Department of Pharmaceutical Biology, Groningen Research Institute of Pharmacy, University of Groningen, Antonius Deusinglaan 1, 9713 AV Groningen, The Netherlands.
Chembiochem. 2011 Mar 7;12(4):602-9. doi: 10.1002/cbic.201000633. Epub 2011 Feb 3.
The enzyme 4-oxalocrotonate tautomerase (4-OT) is part of a catabolic pathway for aromatic hydrocarbons in Pseudomonas putida mt-2, where it catalyzes the conversion of 2-hydroxy-2,4-hexadienedioate(1) to 2-oxo-3-hexenedioate(2). 4-OT is a member of the tautomerase superfamily, a group of homologous proteins that are characterized by a β-α-β structural fold and a catalytic amino-terminal proline. In the mechanism of 4-OT, Pro1 is a general base that abstracts the 2-hydroxyl proton of 1 for delivery to the C-5 position to yield 2. Here, 4-OT was explored for nucleophilic catalysis based on the mechanistic reasoning that its Pro1 residue has the correct protonation state (pK(a) ∼6.4) to be able to act as a nucleophile at pH 7.3. By using inhibition studies and mass spectrometry experiments it was first demonstrated that 4-OT can use Pro1 as a nucleophile to form an imine/enamine with various aldehyde and ketone compounds. The chemical potential of the smallest enamine (generated from acetaldehyde) was then explored for further reactions by using a small set of selected electrophiles. This systematic screening approach led to the discovery of a new promiscuous activity in wild-type 4-OT: the enzyme catalyzes the aldol condensation of acetaldehyde with benzaldehyde to form cinnamaldehyde. This low-level aldolase activity can be improved 16-fold with a single point mutation (L8R) in 4-OT's active site. The proposed mechanism of the reaction mimicks that used by natural class-I aldolases and designed catalytic aldolase antibodies. An important difference, however, is that these natural and designed aldolases use the primary amine of a lysine residue to form enamines with carbonyl substrates, whereas 4-OT uses the secondary amine of an active-site proline as the nucleophile catalyst. Further systematic screening of 4-OT and related proline-based biocatalysts might prove to be a useful approach to discover new promiscuous carbonyl transformation activities that could be exploited to develop new biocatalysts for carbon-carbon bond formation.
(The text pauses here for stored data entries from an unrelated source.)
File: src/sv/tctd_pkg.sv
`timescale 1ns / 1ps
`default_nettype none

package tctd_pkg;

  localparam int unsigned TICK_W  = 32;
  localparam int unsigned HOUR_W  = 5;
  localparam int unsigned MS_W    = 6;
  localparam int unsigned SET_W   = 6;
  localparam int unsigned DIV_W   = 10;

  localparam logic [TICK_W-1:0] LIMIT_RESET    = 32'h7FFF_FFFF;
  localparam logic [DIV_W-1:0]  TICKS_PER_SEC  = 10'd1000;
  localparam logic [SET_W-1:0]  MAX_HOUR       = 6'd23;
  localparam logic [SET_W-1:0]  MAX_MIN_SEC    = 6'd59;

  typedef enum logic [1:0] {
    ACT_TICK     = 2'd0,
    ACT_SET_TIME = 2'd1,
    ACT_ELAPSED  = 2'd2,
    ACT_STATUS   = 2'd3
  } action_t;

  typedef struct packed {
    action_t            action;
    logic [SET_W-1:0]   set_hour;
    logic [SET_W-1:0]   set_minute;
    logic [SET_W-1:0]   set_second;
    logic [TICK_W-1:0]  past_tick;
  } in_item_t;

  typedef struct packed {
    logic [TICK_W-1:0]  tick_now;
    logic [TICK_W-1:0]  overflows;
    logic [TICK_W-1:0]  elapsed_ticks;
    logic [HOUR_W-1:0]  hour_now;
    logic [MS_W-1:0]    minute_now;
    logic [MS_W-1:0]    second_now;
    logic               status;
  } out_item_t;

endpackage

`default_nettype wire

File: src/sv/tctd_if.sv
`timescale 1ns / 1ps
`default_nettype none

interface tctd_in_if;
  logic                valid;
  logic                ready;
  tctd_pkg::in_item_t  data;

  modport source (output valid, output data, input ready);
  modport sink   (input valid, input data, output ready);
endinterface

interface tctd_out_if;
  logic                 valid;
  logic                 ready;
  tctd_pkg::out_item_t  data;

  modport source (output valid, output data, input ready);
  modport sink   (input valid, input data, output ready);
endinterface

`default_nettype wire

File: src/sv/tick_counter_time_of_day_clock.sv
`timescale 1ns / 1ps
`default_nettype none

// channel   direction  handshake      payload
// in_ch     in         valid/ready    action, set_hour/minute/second, past_tick
// out_ch    out        valid/ready    tick_now, overflows, elapsed, h/m/s, status
// cfg       in         cfg_wr_en      cfg_wr_data = tick wrap limit
//
// one request per cycle unless out_ch stalls; a taken request passes through the
// input register, then state update and result register
// time of day is kept as hour/minute/second counters, so no division sits in the path
// rst_n is synchronous: clears counters, time of day, valids, limit to 0x7fffffff
// a stalled result holds while the input register still takes one more request

module tick_counter_time_of_day_clock (
  input  logic                          clk,
  input  logic                          rst_n,
  input  logic                          cfg_wr_en,
  input  logic [tctd_pkg::TICK_W-1:0]   cfg_wr_data,
  tctd_in_if.sink                       in_ch,
  tctd_out_if.source                    out_ch
);
  import tctd_pkg::*;

  logic [TICK_W-1:0] limit_r;

  // input stage
  logic              a_valid_r;
  action_t           a_action_r;
  logic [SET_W-1:0]  a_hour_r;
  logic [SET_W-1:0]  a_min_r;
  logic [SET_W-1:0]  a_sec_r;
  logic [TICK_W-1:0] a_past_r;
  logic              a_past_gt_lim_r;
  logic [TICK_W-1:0] a_wrap_off_r;

  // block state
  logic [TICK_W-1:0] tick_r, tick_nxt;
  logic [TICK_W-1:0] ovf_r, ovf_nxt;
  logic [DIV_W-1:0]  div_r, div_nxt;
  logic [HOUR_W-1:0] hour_r, hour_nxt;
  logic [MS_W-1:0]   min_r, min_nxt;
  logic [MS_W-1:0]   sec_r, sec_nxt;

  // result stage
  logic              o_valid_r;
  out_item_t         o_data_r;

  logic              adv;
  logic              in_acc;
  logic              set_ok;
  logic [TICK_W-1:0] elapsed;

  assign adv          = a_valid_r && (!o_valid_r || out_ch.ready);
  assign in_ch.ready  = !a_valid_r || adv;
  assign in_acc       = in_ch.valid && in_ch.ready;
  assign out_ch.valid = o_valid_r;
  assign out_ch.data  = o_data_r;

  assign set_ok = (a_hour_r <= MAX_HOUR) && (a_min_r <= MAX_MIN_SEC) &&
                  (a_sec_r <= MAX_MIN_SEC);

  always_comb begin
    if (a_past_gt_lim_r || (a_past_r == tick_r)) begin
      elapsed = '0;
    end else if (a_past_r < tick_r) begin
      elapsed = tick_r - a_past_r;
    end else begin
      // past snapshot lies before the last wrap
      elapsed = tick_r + a_wrap_off_r;
    end
  end

  always_comb begin
    tick_nxt = tick_r;
    ovf_nxt  = ovf_r;
    div_nxt  = div_r;
    hour_nxt = hour_r;
    min_nxt  = min_r;
    sec_nxt  = sec_r;
    unique case (a_action_r)
      ACT_TICK: begin
        if (tick_r >= limit_r) begin
          tick_nxt = '0;
          ovf_nxt  = ovf_r + 1'b1;
        end else begin
          tick_nxt = tick_r + 1'b1;
        end
        if (div_r == TICKS_PER_SEC - 1'b1) begin
          div_nxt = '0;
          if (sec_r == MAX_MIN_SEC[MS_W-1:0]) begin
            sec_nxt = '0;
            if (min_r == MAX_MIN_SEC[MS_W-1:0]) begin
              min_nxt = '0;
              if (hour_r == MAX_HOUR[HOUR_W-1:0]) begin
                hour_nxt = '0;
              end else begin
                hour_nxt = hour_r + 1'b1;
              end
            end else begin
              min_nxt = min_r + 1'b1;
            end
          end else begin
            sec_nxt = sec_r + 1'b1;
          end
        end else begin
          div_nxt = div_r + 1'b1;
        end
      end
      ACT_SET_TIME: begin
        if (set_ok) begin
          hour_nxt = a_hour_r[HOUR_W-1:0];
          min_nxt  = a_min_r;
          sec_nxt  = a_sec_r;
        end
      end
      ACT_ELAPSED: begin
      end
      ACT_STATUS: begin
      end
    endcase
  end

  always_ff @(posedge clk) begin
    if (!rst_n) begin
      limit_r <= LIMIT_RESET;
    end else if (cfg_wr_en) begin
      limit_r <= cfg_wr_data;
    end
  end

  always_ff @(posedge clk) begin
    if (!rst_n) begin
      a_valid_r <= 1'b0;
    end else if (in_ch.ready) begin
      a_valid_r <= in_ch.valid;
    end
  end

  always_ff @(posedge clk) begin
    if (!rst_n) begin
      a_action_r <= ACT_STATUS;
    end else if (in_acc) begin
      a_action_r      <= in_ch.data.action;
      a_hour_r        <= in_ch.data.set_hour;
      a_min_r         <= in_ch.data.set_minute;
      a_sec_r         <= in_ch.data.set_second;
      a_past_r        <= in_ch.data.past_tick;
      a_past_gt_lim_r <= in_ch.data.past_tick > limit_r;
      a_wrap_off_r    <= limit_r - in_ch.data.past_tick + 1'b1;
    end
  end

  always_ff @(posedge clk) begin
    if (!rst_n) begin
      tick_r <= '0;
      ovf_r  <= '0;
      div_r  <= '0;
      hour_r <= '0;
      min_r  <= '0;
      sec_r  <= '0;
    end else if (adv) begin
      tick_r <= tick_nxt;
      ovf_r  <= ovf_nxt;
      div_r  <= div_nxt;
      hour_r <= hour_nxt;
      min_r  <= min_nxt;
      sec_r  <= sec_nxt;
    end
  end

  always_ff @(posedge clk) begin
    if (!rst_n) begin
      o_valid_r <= 1'b0;
    end else if (adv) begin
      o_valid_r <= 1'b1;
    end else if (out_ch.ready) begin
      o_valid_r <= 1'b0;
    end
  end

  always_ff @(posedge clk) begin
    if (adv) begin
      o_data_r.tick_now      <= tick_nxt;
      o_data_r.overflows     <= ovf_nxt;
      o_data_r.elapsed_ticks <= (a_action_r == ACT_ELAPSED) ? elapsed : '0;
      o_data_r.hour_now      <= hour_nxt;
      o_data_r.minute_now    <= min_nxt;
      o_data_r.second_now    <= sec_nxt;
      o_data_r.status        <= (a_action_r == ACT_SET_TIME) && !set_ok;
    end
  end

endmodule

`default_nettype wire

File: src/flat_wrapper.sv
// flat-port wrapper written by rule: the top's interface ports become plain ports
module tick_counter_time_of_day_clock_flat import tctd_pkg::*;
  (clk, rst_n, cfg_wr_en, cfg_wr_data, in_ch_valid, in_ch_data, in_ch_ready, out_ch_valid, out_ch_data, out_ch_ready);
  tctd_in_if in_ch_i ();
  tctd_out_if out_ch_i ();
  input  logic clk;
  input  logic rst_n;
  input  logic cfg_wr_en;
  input  logic [tctd_pkg::TICK_W-1:0] cfg_wr_data;
  input wire logic [$bits(in_ch_i.valid)-1:0] in_ch_valid;
  input wire logic [$bits(in_ch_i.data)-1:0] in_ch_data;
  output wire logic [$bits(in_ch_i.ready)-1:0] in_ch_ready;
  output wire logic [$bits(out_ch_i.valid)-1:0] out_ch_valid;
  output wire logic [$bits(out_ch_i.data)-1:0] out_ch_data;
  input wire logic [$bits(out_ch_i.ready)-1:0] out_ch_ready;
  assign in_ch_i.valid = in_ch_valid;
  assign in_ch_i.data = in_ch_data;
  assign in_ch_ready = in_ch_i.ready;
  assign out_ch_valid = out_ch_i.valid;
  assign out_ch_data = out_ch_i.data;
  assign out_ch_i.ready = out_ch_ready;
  tick_counter_time_of_day_clock u_core (.clk(clk), .rst_n(rst_n), .cfg_wr_en(cfg_wr_en), .cfg_wr_data(cfg_wr_data), .in_ch(in_ch_i), .out_ch(out_ch_i));
endmodule
File: config.mk
export PLATFORM = sky130hd
export DESIGN_NAME = tick_counter_time_of_day_clock_flat
export DESIGN_NICKNAME = d
export VERILOG_FILES = /design/src/sv/tctd_pkg.sv /design/src/sv/tctd_if.sv /design/src/sv/tick_counter_time_of_day_clock.sv /design/src/flat_wrapper.sv
export SDC_FILE = /design/constraint.sdc
export NUM_CORES = 1
export LEC_CHECK = 0
export ABC_CLOCK_PERIOD_IN_PS = 12100
export BUFFER_PORTS_ARGS = -buffer_cell sky130_fd_sc_hd__buf_4
export CORE_ASPECT_RATIO = 0.8
export CORE_MARGIN = 2
export CORE_UTILIZATION = 45
export CTS_BUF_LIST = sky130_fd_sc_hd__clkbuf_16
export DETAILED_ROUTE_END_ITERATION = 7
export PLACE_DENSITY = 0.73
export SYNTH_ARGS = -nofsm -noshare
export SYNTH_HDL_FRONTEND = slang
export SYNTH_SLANG_ARGS = --single-unit
export TNS_END_PERCENT = 100
File: constraint.sdc
create_clock -name clk -period 12.1 [get_ports clk]
set_input_delay 0.605 -clock clk [delete_from_list [all_inputs] [get_ports clk]]
set_output_delay 0.605 -clock clk [all_outputs]
set_load 0.05 [all_outputs]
4-氧代戊烯酸-2,3-脱水酶(4-OT)是恶臭假单胞菌 mt-2 芳香族碳氢化合物分解途径的一部分,它可催化 2-羟基-2,4-己二烯二酸(1)转化为 2-氧代-3-己烯二酸(2)。4-OT 属于 tautomerase 超家族的一员,该蛋白家族具有 β-α-β 结构折叠和催化的氨基末端脯氨酸。在 4-OT 的机制中,Pro1 是一个广义碱,可从 1 的 2-羟基中抽取质子,转移到 C-5 位,从而生成 2。基于其 Pro1 残基具有正确的质子化状态(pK(a)∼6.4),可在 pH 7.3 下作为亲核试剂的机理推理,在此对 4-OT 的亲核催化作用进行了探索。通过抑制研究和质谱实验,首次证明 4-OT 可以利用 Pro1 作为亲核试剂,与各种醛酮化合物形成亚胺/烯胺。然后,使用一组选定的亲电试剂,探索了最小烯胺(由乙醛生成)的化学势能在进一步反应中的应用。这种系统的筛选方法导致在野生型 4-OT 中发现了一种新的混杂活性:该酶催化乙醛与苯甲醛的醛醇缩合反应,形成肉桂醛。4-OT 活性位点的单点突变(L8R)可将该酶的低水平醛醇酶活性提高 16 倍。该反应的提议机制类似于天然 I 类醛醇酶和设计的催化醛醇酶抗体的机制。然而,一个重要的区别是,这些天然和设计的醛醇酶使用赖氨酸残基的伯胺与羰基底物形成烯胺,而 4-OT 则使用活性位点脯氨酸的仲胺作为亲核催化剂。对 4-OT 和相关脯氨酸基生物催化剂的进一步系统筛选可能被证明是一种有用的方法,可以发现新的混杂羰基转化活性,从而开发用于形成碳-碳键的新生物催化剂。